Three chipmakers will optimize Palm Inc.'s handheld computer operating system, Palm OS, for use with more powerful chips, some based on the ARM microprocessor core, the company said Tuesday.
Readying the Palm OS to work with processors using the ARM core is a competitive step for Palm. The processors -- based on technology from ARM Ltd. -- already power devices that compete with Palm's PDAs (personal digital assistants). Compaq Computer Corp., for example, uses Intel Corp.'s StrongARM processor for its iPaq Pocket PCs, which gives the device more power than the competing Palm PDAs.
Palm is also working with U.K. chip designer ARM Ltd. to migrate the Palm OS platform to ARM architecture, the company said.
The move allows hardware manufacturers to come up with more innovative devices to run the Palm operating system, or Palm OS, and makes it possible to run more advanced applications on the devices, Palm said.
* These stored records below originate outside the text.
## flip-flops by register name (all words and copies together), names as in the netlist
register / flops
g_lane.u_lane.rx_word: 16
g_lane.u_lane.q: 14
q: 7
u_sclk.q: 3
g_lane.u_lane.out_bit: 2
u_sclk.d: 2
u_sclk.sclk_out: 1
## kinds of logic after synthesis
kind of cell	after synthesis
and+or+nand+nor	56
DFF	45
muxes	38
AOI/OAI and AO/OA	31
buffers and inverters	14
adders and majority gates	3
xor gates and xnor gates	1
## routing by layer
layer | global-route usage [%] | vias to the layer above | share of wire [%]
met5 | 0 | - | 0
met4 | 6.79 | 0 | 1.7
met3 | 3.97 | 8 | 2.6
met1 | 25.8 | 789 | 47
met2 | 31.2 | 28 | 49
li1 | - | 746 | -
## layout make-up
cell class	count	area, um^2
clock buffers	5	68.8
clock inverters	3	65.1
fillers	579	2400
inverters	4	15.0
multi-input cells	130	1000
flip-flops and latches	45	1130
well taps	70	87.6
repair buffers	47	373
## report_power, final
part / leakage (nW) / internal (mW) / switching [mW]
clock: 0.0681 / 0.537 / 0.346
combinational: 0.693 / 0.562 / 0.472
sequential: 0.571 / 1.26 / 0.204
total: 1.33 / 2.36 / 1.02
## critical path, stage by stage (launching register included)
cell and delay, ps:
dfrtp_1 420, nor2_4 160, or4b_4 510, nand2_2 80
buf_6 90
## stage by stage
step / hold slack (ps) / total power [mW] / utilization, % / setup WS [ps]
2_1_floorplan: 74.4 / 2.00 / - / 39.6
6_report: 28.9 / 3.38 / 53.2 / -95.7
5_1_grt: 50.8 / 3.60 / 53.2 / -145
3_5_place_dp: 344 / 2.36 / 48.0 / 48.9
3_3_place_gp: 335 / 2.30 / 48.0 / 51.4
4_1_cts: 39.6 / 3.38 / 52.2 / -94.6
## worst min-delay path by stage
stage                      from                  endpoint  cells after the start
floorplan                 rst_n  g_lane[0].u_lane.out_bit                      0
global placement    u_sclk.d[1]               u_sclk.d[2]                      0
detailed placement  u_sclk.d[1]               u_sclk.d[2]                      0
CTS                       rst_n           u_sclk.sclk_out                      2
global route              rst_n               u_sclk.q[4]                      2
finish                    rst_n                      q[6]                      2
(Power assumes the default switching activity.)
### src/rtl/pcm_serial_port.sv
module pcm_serial_port #(
  parameter int WORD_W   = 16,
  parameter int NARROW_W = 8,
  parameter int CNT_W    = 6
) (
  input  logic              clk,
  input  logic              rst_n,
  input  logic [1:0]        fmt_i,
  input  logic [1:0]        law_i,
  input  logic              edge_pol_i,
  input  logic              half_shift_i,
  input  logic              bclk_i,
  input  logic              fsync_i,
  input  logic              sdin_i,
  output logic              sdout_o,
  input  logic [WORD_W-1:0] tx_word_i,
  input  logic              tx_valid_i,
  output logic [WORD_W-1:0] rx_word_o,
  output logic              rx_valid_o
);

  localparam logic [CNT_W-1:0]  CSAT = '1;
  localparam logic [WORD_W-1:0] NMASK = {{(WORD_W-NARROW_W){1'b0}}, {NARROW_W{1'b1}}};

  logic [2:0] bclk_q, fs_q;
  logic [1:0] din_q;
  logic [CNT_W-1:0] tcnt, rcnt;
  logic [WORD_W-1:0] tx_hold, tx_sr, rx_sr;

  always_ff @(posedge clk or negedge rst_n)
    if (!rst_n) begin
      bclk_q <= '0;
      fs_q   <= '0;
      din_q  <= '0;
    end else begin
      bclk_q <= {bclk_q[1:0], bclk_i};
      fs_q   <= {fs_q[1:0], fsync_i};
      din_q  <= {din_q[0], sdin_i};
    end

  wire b_rise   = bclk_q[1] & ~bclk_q[2];
  wire b_fall   = ~bclk_q[1] & bclk_q[2];
  wire fs_rise  = fs_q[1] & ~fs_q[2];
  wire fs_fall  = ~fs_q[1] & fs_q[2];
  wire sync_fmt = ~fmt_i[1];
  wire tx_fall  = sync_fmt ? (edge_pol_i ^ half_shift_i) : 1'b1;
  wire tx_ev    = tx_fall ? b_fall : b_rise;
  wire rx_ev    = tx_fall ? b_rise : b_fall;
  wire start    = (fmt_i == 2'd3) ? fs_fall : fs_rise;
  wire lag      = (fmt_i == 2'd0) || (fmt_i == 2'd3);
  wire narrow   = law_i[1];
  wire [CNT_W-1:0] wlen = narrow ? CNT_W'(NARROW_W) : CNT_W'(WORD_W);
  wire [CNT_W-1:0] t_nxt = (tcnt == CSAT) ? tcnt : tcnt + 1'b1;
  wire [CNT_W-1:0] r_nxt = (rcnt == CSAT) ? rcnt : rcnt + 1'b1;

  function automatic logic in_word(input logic [CNT_W-1:0] c, input logic lg,
                                   input logic [CNT_W-1:0] len);
    return (c >= CNT_W'(lg)) && ((c - CNT_W'(lg)) < len);
  endfunction

  function automatic logic pick(input logic [WORD_W-1:0] w, input logic [CNT_W-1:0] c,
                                input logic lg, input logic [CNT_W-1:0] len);
    logic b;
    logic [CNT_W-1:0] sel;
    b = 1'b0;
    sel = len - 1'b1 - (c - CNT_W'(lg));
    if (in_word(c, lg, len))
      for (int i = 0; i < WORD_W; i++)
        if (CNT_W'(i) == sel) b = w[i];
    return b;
  endfunction

  wire rx_take = rx_ev && in_word(rcnt, lag, wlen);
  wire rx_last = rx_take && ((rcnt - CNT_W'(lag)) == wlen - 1'b1);
  wire [WORD_W-1:0] rx_shift = {rx_sr[WORD_W-2:0], din_q[1]};

  always_ff @(posedge clk or negedge rst_n)
    if (!rst_n) tx_hold <= '0;
    else if (tx_valid_i) tx_hold <= tx_word_i;

  always_ff @(posedge clk or negedge rst_n)
    if (!rst_n) begin
      tcnt    <= CSAT;
      tx_sr   <= '0;
      sdout_o <= 1'b0;
    end else if (start) begin
      tcnt    <= '0;
      tx_sr   <= tx_hold;
      sdout_o <= pick(tx_hold, '0, lag, wlen);
    end else if (tx_ev) begin
      tcnt    <= t_nxt;
      sdout_o <= pick(tx_sr, t_nxt, lag, wlen);
    end

  always_ff @(posedge clk or negedge rst_n)
    if (!rst_n) begin
      rcnt       <= CSAT;
      rx_sr      <= '0;
      rx_word_o  <= '0;
      rx_valid_o <= 1'b0;
    end else begin
      rx_valid_o <= rx_last && !start;
      if (start) rcnt <= '0;
      else if (rx_ev) rcnt <= r_nxt;
      if (rx_take && !start) rx_sr <= rx_shift;
      if (rx_last && !start) rx_word_o <= rx_shift & (narrow ? NMASK : '1);
    end

  a_r9_single_pulse: assert property (@(posedge clk) disable iff (!rst_n)
    rx_valid_o |=> !rx_valid_o);
  a_r9_after_capture: assert property (@(posedge clk) disable iff (!rst_n)
    rx_valid_o |-> $past(rx_ev));
  a_r8_sdout_on_event: assert property (@(posedge clk) disable iff (!rst_n)
    !$stable(sdout_o) |-> $past(tx_ev || start));
  a_r3_tx_frozen: assert property (@(posedge clk) disable iff (!rst_n)
    !$stable(tx_sr) |-> $past(start));
  a_r7_narrow_upper: assert property (@(posedge clk) disable iff (!rst_n)
    (rx_valid_o && $past(narrow)) |-> (rx_word_o[WORD_W-1:NARROW_W] == '0));

endmodule

### config.mk
export PLATFORM = sky130hd
export DESIGN_NAME = pcm_serial_port
export DESIGN_NICKNAME = d
export VERILOG_FILES = /design/src/rtl/pcm_serial_port.sv
export SDC_FILE = /design/constraint.sdc
export NUM_CORES = 1
export LEC_CHECK = 0
export ABC_AREA = 0
export BUFFER_PORTS_ARGS = -buffer_cell sky130_fd_sc_hd__buf_4
export CORE_ASPECT_RATIO = 2
export CORE_MARGIN = 1
export CORE_UTILIZATION = 60
export CTS_CLUSTER_DIAMETER = 40
export DETAILED_ROUTE_END_ITERATION = 8
export PLACE_DENSITY = 0.81
export SLEW_MARGIN = 5
export SYNTH_ARGS = -nofsm -noshare
export SYNTH_HDL_FRONTEND = slang
export SYNTH_SLANG_ARGS = --single-unit
### constraint.sdc
create_clock -name clk -period 11 [get_ports clk]
set_input_delay 2.2 -clock clk [delete_from_list [all_inputs] [get_ports clk]]
set_output_delay 2.2 -clock clk [all_outputs]
set_load 0.01 [all_outputs]
==> results of run 1 <==
[sequential cells by signal (all words and copies together) (netlist names)]
| signal | flops |
|---|---|
| rx_word_o | 16 |
| tx_hold | 16 |
| tx_sr | 16 |
| rx_sr | 15 |
| rcnt | 6 |
| tcnt | 6 |
| bclk_q | 3 |
| fs_q | 3 |
| din_q | 2 |
| rx_valid_o | 1 |
| sdout_o | 1 |
[routing by layer]
metal	up-vias	routed length, um	GRT usage
li1	1402	-	-
met1	1509	3280	0.296
met2	68	4840	0.448
met3	33	268	0.0586
met4	0	340	0.151
met5	-	0	0
[power groups by stage]
stage,combinational [W],sequential [W],clock (W)
after detailed placement,0.000256,0.000403,0
after global placement,0.000247,0.000400,0
final,0.000262,0.000399,0.000345
after floorplan,0.000199,0.000391,0
after global routing,0.000291,0.000404,0.000361
after CTS,0.000263,0.000398,0.000350
[area by class of cell]
| type | count | area share |
|---|---|---|
| sequential | 85 | 0.428 |
| multi-input combinational | 252 | 0.407 |
| timing repair buffer | 45 | 0.0675 |
| clock buffer | 9 | 0.0450 |
| clock inverter | 7 | 0.0245 |
| tap | 90 | 0.0225 |
| inverter | 7 | 0.00525 |
[worst max-delay path, delay by kind of cell]
| family | cells | cell delay (ns) |
|---|---|---|
| adder cells (fa/ha/maj) | 4 | 0.95 |
| AND/OR/NAND/NOR | 3 | 2.06 |
| XOR/XNOR | 1 | 0.24 |
| AO/OA/AOI/OAI | 1 | 0.35 |
| buffers and inverters | 2 | 0.21 |
| multiplexers | 1 | 0.40 |
[worst paths after layout]
kind / to / slack [ns] / start
max in group asynchronous: rx_sr[7]$_DFFE_PN0P_ / 8.29 / rst_n
min reg2reg: bclk_q[1]$_DFF_PN0_ / 0.35 / bclk_q[0]$_DFF_PN0_
max reg2reg: sdout_o$_DFFE_PN0P_ / 5.86 / tcnt[1]$_DFFE_PN1P_
min: bclk_q[1]$_DFF_PN0_ / 0.35 / bclk_q[0]$_DFF_PN0_
min in group asynchronous: tx_hold[14]$_DFFE_PN0P_ / 2.04 / rst_n
max: rx_word_o[7]$_DFFE_PN0P_ / 4.78 / fmt_i[0]
[config.mk]
export PLATFORM = sky130hd
export DESIGN_NAME = serial_digit_adder
export DESIGN_NICKNAME = d
export VERILOG_FILES = /design/src/rtl/sda_pkg.sv /design/src/rtl/sda_fa_cell.sv /design/src/rtl/sda_digit_ripple.sv /design/src/rtl/sda_carry_stage.sv /design/src/rtl/sda_out_reg.sv /design/src/rtl/serial_digit_adder.sv
export SDC_FILE = /design/constraint.sdc
export NUM_CORES = 1
export LEC_CHECK = 0
export ABC_AREA = 1
export ABC_CLOCK_PERIOD_IN_PS = 2200
export CAP_MARGIN = 20
export CORE_AREA = 2 2 39 41
export CTS_CLUSTER_DIAMETER = 100
export CTS_CLUSTER_SIZE = 10
export DETAILED_ROUTE_END_ITERATION = 8
export DIE_AREA = 0 0 41 43
export PLACE_DENSITY_LB_ADDON = 0.25
export SLEW_MARGIN = 5
export SYNTH_ARGS = -nofsm -noshare
export SYNTH_HDL_FRONTEND = slang
export SYNTH_SLANG_ARGS = --single-unit
[constraint.sdc]
create_clock -name clk -period 2.2 [get_ports clk]
set_clock_uncertainty 0.15 [all_clocks]
set_input_delay 0.44 -clock clk [delete_from_list [all_inputs] [get_ports clk]]
set_output_delay 0.44 -clock clk [all_outputs]
set_load 0.01 [all_outputs]
[src/rtl/sda_pkg.sv]
package sda_pkg;
   // number of digit slots that make up one word
   function automatic int digits_per_word(input int word_w, input int digit_w);
      return word_w / digit_w;
   endfunction

   typedef enum logic {
      OUT_COMB = 1'b0,
      OUT_REG  = 1'b1
   } out_mode_e;
endpackage

[src/rtl/sda_fa_cell.sv]
module sda_fa_cell (
   input  logic x_i,
   input  logic y_i,
   input  logic c_i,
   output logic s_o,
   output logic c_o
);
   always_comb begin
      s_o = x_i ^ y_i ^ c_i;
      c_o = (x_i & y_i) | (c_i & (x_i ^ y_i));
   end
endmodule

[src/rtl/sda_digit_ripple.sv]
module sda_digit_ripple #(
   parameter int DIGIT_W = 2
) (
   input  logic [DIGIT_W-1:0] a_i,
   input  logic [DIGIT_W-1:0] b_i,
   input  logic               cin_i,
   output logic [DIGIT_W-1:0] sum_o,
   output logic               cout_o
);
   logic [DIGIT_W:0] chain;

   assign chain[0] = cin_i;

   // carry edges between cells carry no delay
   for (genvar g = 0; g < DIGIT_W; g++) begin : g_cell
      sda_fa_cell u_fa (
         .x_i (a_i[g]),
         .y_i (b_i[g]),
         .c_i (chain[g]),
         .s_o (sum_o[g]),
         .c_o (chain[g+1])
      );
   end

   assign cout_o = chain[DIGIT_W];
endmodule

[src/rtl/sda_carry_stage.sv]
module sda_carry_stage (
   input  logic clk,
   input  logic rst_n,
   input  logic word_first,
   input  logic cout_i,
   output logic cin_o
);
   logic carry_q;

   // the single delayed edge of the carry loop
   always_ff @(posedge clk or negedge rst_n) begin
      if (!rst_n) carry_q <= 1'b0;
      else        carry_q <= cout_i;
   end

   // word-boundary switch: bottom cell sees zero on a word's first digit
   assign cin_o = word_first ? 1'b0 : carry_q;
endmodule

[src/rtl/sda_out_reg.sv]
module sda_out_reg #(
   parameter int DIGIT_W = 2
) (
   input  logic               clk,
   input  logic               rst_n,
   input  logic [DIGIT_W-1:0] d_i,
   output logic [DIGIT_W-1:0] q_o
);
   always_ff @(posedge clk or negedge rst_n) begin
      if (!rst_n) q_o <= '0;
      else        q_o <= d_i;
   end
endmodule

[src/rtl/serial_digit_adder.sv]
module serial_digit_adder #(
   parameter int WORD_W  = 8,
   parameter int DIGIT_W = 2,
   parameter int REG_OUT = 0
) (
   input  logic               clk,
   input  logic               rst_n,
   input  logic               word_first,
   input  logic [DIGIT_W-1:0] a_dig,
   input  logic [DIGIT_W-1:0] b_dig,
   output logic [DIGIT_W-1:0] sum_dig
);
   import sda_pkg::*;

   localparam int        NUM_DIGITS = digits_per_word(WORD_W, DIGIT_W);
   localparam out_mode_e OUT_MODE   = (REG_OUT != 0) ? OUT_REG : OUT_COMB;

   // parameter legality
   if (DIGIT_W < 1 || DIGIT_W > WORD_W) begin : g_bad_digit
      $error("serial_digit_adder: DIGIT_W out of range");
   end
   if (NUM_DIGITS * DIGIT_W != WORD_W) begin : g_bad_ratio
      $error("serial_digit_adder: WORD_W is not a multiple of DIGIT_W");
   end
   if (REG_OUT != 0 && REG_OUT != 1) begin : g_bad_mode
      $error("serial_digit_adder: REG_OUT must be 0 or 1");
   end

   logic               cin;
   logic               cout;
   logic [DIGIT_W-1:0] raw_sum;

   sda_carry_stage u_carry (
      .clk        (clk),
      .rst_n      (rst_n),
      .word_first (word_first),
      .cout_i     (cout),
      .cin_o      (cin)
   );

   sda_digit_ripple #(.DIGIT_W(DIGIT_W)) u_ripple (
      .a_i    (a_dig),
      .b_i    (b_dig),
      .cin_i  (cin),
      .sum_o  (raw_sum),
      .cout_o (cout)
   );

   if (OUT_MODE == OUT_REG) begin : g_out_reg
      sda_out_reg #(.DIGIT_W(DIGIT_W)) u_out (
         .clk   (clk),
         .rst_n (rst_n),
         .d_i   (raw_sum),
         .q_o   (sum_dig)
      );
   end else begin : g_out_comb
      assign sum_dig = raw_sum;
   end
endmodule

Yosys cells after proc, flatten, opt, wreduce, memory -nomap -nowiden
Cells that the tools add are included.
Widths: inputs -> output; s select.
Word-level totals
  bits in registers: 1
  bits of input ports: 7
  word-level logic and storage cells: 12
Operators by class
  muxes and demuxes: 1
  bitwise gates (word level): 10
Operator list (count)
  $and 1x1->1: 4
  $xor 1x1->1: 4
  $or 1x1->1: 2
  $mux 1: 1

Logic depth before layout (Yosys ltp)
  word-level depth: 5
  mapped depth: 7

Cells and area by module
A second synthesis with hierarchy kept.
Second synthesis, totals
  cell total of the unflattened synthesis: 5
  area total of the unflattened synthesis: 75.1 um^2
By module, submodules not included
  sda_fa_cell: times used 2, cells each 1, area an instance 20.0 um^2, sequential area each 0.0 um^2
  sda_carry_stage: times used 1, cells each 3, area an instance 35.0 um^2, sequential area each 25.0 um^2

Worst setup path before layout
No wires, ideal clock.
  path type: input to output
  from: input a_dig[0]
  to: output sum_dig[1]
  arrival: 1.456 ns
  data required time: 1.610 ns
  slack: 0.154 ns
  stages on the path: 5
  path buffers: 1
  cells stage by stage: fa_1 > inv_1 > fa_1 > inv_1 > buf_4
Between the ends
  cells in the longest elaborated chain, start to end: 4
  elaborated cells between the ends (all ways): 5
Ends and longest elaborated chain
  start: declaration: line serial_digit_adder.sv:9  | input logic [DIGIT_W-1:0] a_dig,
  $xor 1x1->1: line sda_fa_cell.sv:10  | c_o = (x_i & y_i) | (c_i & (x_i ^ y_i));
  $and 1x1->1: line sda_fa_cell.sv:10
  $or 1x1->1 *: line sda_fa_cell.sv:10
  $xor 1x1->1 *: line sda_fa_cell.sv:9  | s_o = x_i ^ y_i ^ c_i;
  end: declaration: line serial_digit_adder.sv:11  | output logic [DIGIT_W-1:0] sum_dig
Mark *: on every way between the ends. The rest lies on a longest branch, timed or not.

Final worst setup path
  from: input b_dig[0]
  to: output sum_dig[1]
Between the ends
  cells in the longest elaborated chain, start to end: 4
  elaborated cells between the ends (all ways): 5
Ends and longest elaborated chain
  start: declaration: line serial_digit_adder.sv:10  | input logic [DIGIT_W-1:0] b_dig,
  $xor 1x1->1: line sda_fa_cell.sv:10
  $and 1x1->1: line sda_fa_cell.sv:10
  $or 1x1->1 *: line sda_fa_cell.sv:10
  $xor 1x1->1 *: line sda_fa_cell.sv:9
Marks and branches as above.

==> flow_summary_export.csv <==
group,metric,value,unit
cts,cts_setup_buffers,0,
global_routing,grt_usage,2.71,%
synth,yosys-top-cells-area,"fa_1 37%, dfrtp_1 23%, inv_1 21%",
cts,path_clk_slew,0,ns
floorplanning,coreArea,1380,µm²
synth,synthFlopType,"dfrtp_1",
cts,cts_hold_buf,0,
timing,slew_violations,0,
setup_path,cp-start-kind,"input port",
cts,clock_latency,0,ns
setup_path,slowest_delay,0.41,ns
placed_design,dp_cells,34,
placed_design,port_buffers,8,
timing,max-slew-margin-rel,91.7,%
synth,synthAdderAreaFrac,36.8,%
synth,synth_top_area_share,36.8,%
job,max_cap_violations,0,
timing,max_freq,465,MHz
synth,synth_edf_count,0,
setup_path,critPathKind,"input port to output port",
cells_and_area,nFillCells,159,
synth,ys_seq_area_share,23.0,%
cells_and_area,largest-register,"u_carry.carry_q",
detailed_routing,via_per_inst,2.47,
global_routing,top_usage_layer,"met2",
placed_design,dpl_cell_area,194,µm²
setup_path,r2r_slack,0.87,ns
setup_path,required,1.61,ns
setup_path,crit_path_end_kind,"output port",
detailed_routing,avgRoutedWirePerCell,7.00,µm
synth,synth_mux_area_share,0,%
cells_and_area,drive_above_1_share,50.0,%
floorplanning,chipHeight,43,µm
floorplanning,pin_count,9,
floorplanning,start_util,7.87,%
synth,synth_top_family_by_area,"adder cells",
timing,setup_viol_count_final,0,
cells_and_area,multi_input_area,53.8,µm²
power,cellPowerDensity,299,nW/µm²
synth,ys_ff_latch,1,
global_routing,grt_pass1_vias,80,
floorplanning,die_x,41,µm
worst_hold_path,hp-class,"input port to asynchronous set/reset pin",
placed_design,gp_congestion,0.546,
global_routing,antenna_found_initial,0,
detailed_routing,drc,0,
power,vdd_drop_max,100,µV
cells_and_area,reg.largest.list,"u_carry.carry_q x1",
global_routing,grt_max_degree,2,
synth,async_flop_share,100,%
setup_path,worstRegToRegCells,6,
setup_path,r2r_start,"u_carry.carry_q",
synth,netlist_instances,12,
detailed_routing,firstDrtPassIters,1,
synth,ys_warn_count,0,
status,status,"finished, final reports clean",
synth,synth_compound_area_share,0,%
setup_path,crit_chain,"buf_6 > fa_2 > inv_2 > fa_1 > inv_1 > buf_2",
timing,worst_slack,0.0512,ns
detailed_routing,first_iter_violations,0,
synth,yosysTopAreaCell,"fa_1",
timing,period_share,97.7,%
global_routing,grt_util_met2,4.69,%
synth,syn-num-nets,21,
global_routing,grtUsageMet3,1.05,%
cells_and_area,fin_cells,34,
cells_and_area,regArea,25.0,µm²
timing,tightest_slew,0.125,ns
placed_design,dpl_worst_slack,-0.794,ns
timing,worst_hold_slack,0.447,ns
detailed_routing,ant_nets,0,
cells_and_area,area.growth.synth_to_final,78.2,%
synth,synthSimpleGateAreaFrac,5.75,%
synth,synthDistinctLibCells,5,
power,p_leak,0.104,nW
setup_path,arrival,1.56,ns
timing,rsz0062_at_grt,"no",
synth,syn_avg_cell_area,9.07,µm²
placed_design,dp_hpwl,222,µm
global_routing,grt_pass1_wl,331,µm
setup_path,rr_endpoint,"u_carry.carry_q",
cells_and_area,n_antenna_cell,0,
synth,synth_common_cells,"6 x inv_1, 2 x buf_4, 2 x fa_1",
detailed_routing,vias,84,
timing,hold_viol_final,0,
setup_path,crit_path_top_delay_cell,"fa_1",
global_routing,grt_overflow_total,0,
cells_and_area,largest_reg_flops,1,
floorplanning,dieArea,1760,µm²
floorplanning,rows,14,
cells_and_area,nets,29,
synth,synth_most_common_cell,"inv_1",
cells_and_area,finalInstanceArea,194,µm²
synth,synth_xor_area_share,0,%
global_routing,gr-usage-met1,3.23,%
timing,post-route-min-period,2.15,ns
detailed_routing,wl,238,µm
setup_path,path_max_fanout,1,
power,p_total,58.0,µW
synth,synth_area,109,µm²
-- how the worst max path moves through the flow --
stage                     startpoint         end  slack (ns)  cells after the start
after global placement    word_first  sum_dig[1]       -0.75                      7
after floorplan             a_dig[0]  sum_dig[1]        0.15                      5
after detailed placement  word_first  sum_dig[1]       -0.79                      7
final                       b_dig[0]  sum_dig[1]        0.05                      6
after CTS                   a_dig[0]  sum_dig[1]       0.008                      6
after global routing        b_dig[0]  sum_dig[1]       0.005                      6
-- layout by cell type, fill, tap and decap left out --
cell	n
dfrtp_1	1
dlymetal6s2s_1	1
fa_2	1
buf_6	2
nor2_4	1
fa_1	1
inv_1	3
clkdlybuf4s50_1	1
buf_2	2
inv_2	3
dlygate4sd2_1	2
-- metal layers --
layer  wire (µm)  share of wire [%]
met4           0                  0
met3          47                 20
met5           0                  0
met2          92                 39
met1          97                 41
-- logic make-up after synthesis --
group                      after synthesis
DFF                                      1
and+or+nand+nor                          1
adders and majority gates                2
buffers and inverters                    8
-- cell type report --
class,instances,area share (%)
sequential,1,12.9
tap,16,10.3
multi-input combinational,3,27.7
timing repair buffer,8,37.4
inverter,6,11.6
-- what timing repair did --
item	in CTS	in global routing
setup endpoints to repair	2	1
gates cloned	0	0
gates resized for setup	21	5
pin swaps	3	2
-- worst max-delay path, delay by kind of cell --
family,cells,cell delay [ns]
adder cells (fa/ha/maj),2,0.78
buffers and inverters,4,0.33
-- metrics by stage --
step                      setup TNS (ns)  utilization, %
after floorplan                        0               -
after global placement             -1.11            14.0
after detailed placement           -1.18            14.0
after CTS                              0            12.6
after global routing                   0            14.0
final                                  0            14.0
-- report_power, final --
group	internal (mW)	leakage (nW)	switching (mW)
clock	0	0	0
sequential	0.0204	0.0120	0.000347
combinational	0.0198	0.0915	0.0174
Power figures use the tool's default switching activity.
"ARM's cores were designed to use low power, but deliver high performance. That makes them ideal for battery-powered devices, such as handheld computers and mobile telephones," said Duncan McKean, a spokesman for ARM.
Motorola Corp. and Intel Corp. have signed on to the Palm OS Ready program and licensed components of the Palm OS to tie it to microprocessors based on the ARM core, while Texas Instruments Inc. (TI) will use its development license with Palm to create a wireless processing platform optimized for the Palm OS, Palm said.
Intel will work with Palm to optimize the Palm OS device abstraction layer (DAL) for the StrongARM and Xscale-based processors, while Motorola and Palm will optimize the Palm OS DAL to work with Motorola's DragonBall MX processor family, Palm said. Existing Palm handheld devices use versions of Motorola's DragonBall processor not based on the ARM core.
"It is a great move. The (current) Palm processor has been around for five years and hasn't really gone anywhere. At the same time, the ARM is becoming ubiquitous and Microsoft (Corp.) has indicated it is the processor of its choice. I expect all handheld platforms to come together on ARM," said Martin Reynolds, a research fellow with analyst firm Gartner Inc.
Palm will be able to give its devices a power boost with processors based on the ARM core, Reynolds said.
"The performance is drastically greater. The processor is powerful enough to run all of the existing Palm applications through emulation. Palm has to do something, especially on the corporate market where it is losing ground to Microsoft and the Pocket PC," he said.
Reynolds doesn't expect ARM core-based Palm devices to be on the market until the second half of 2002.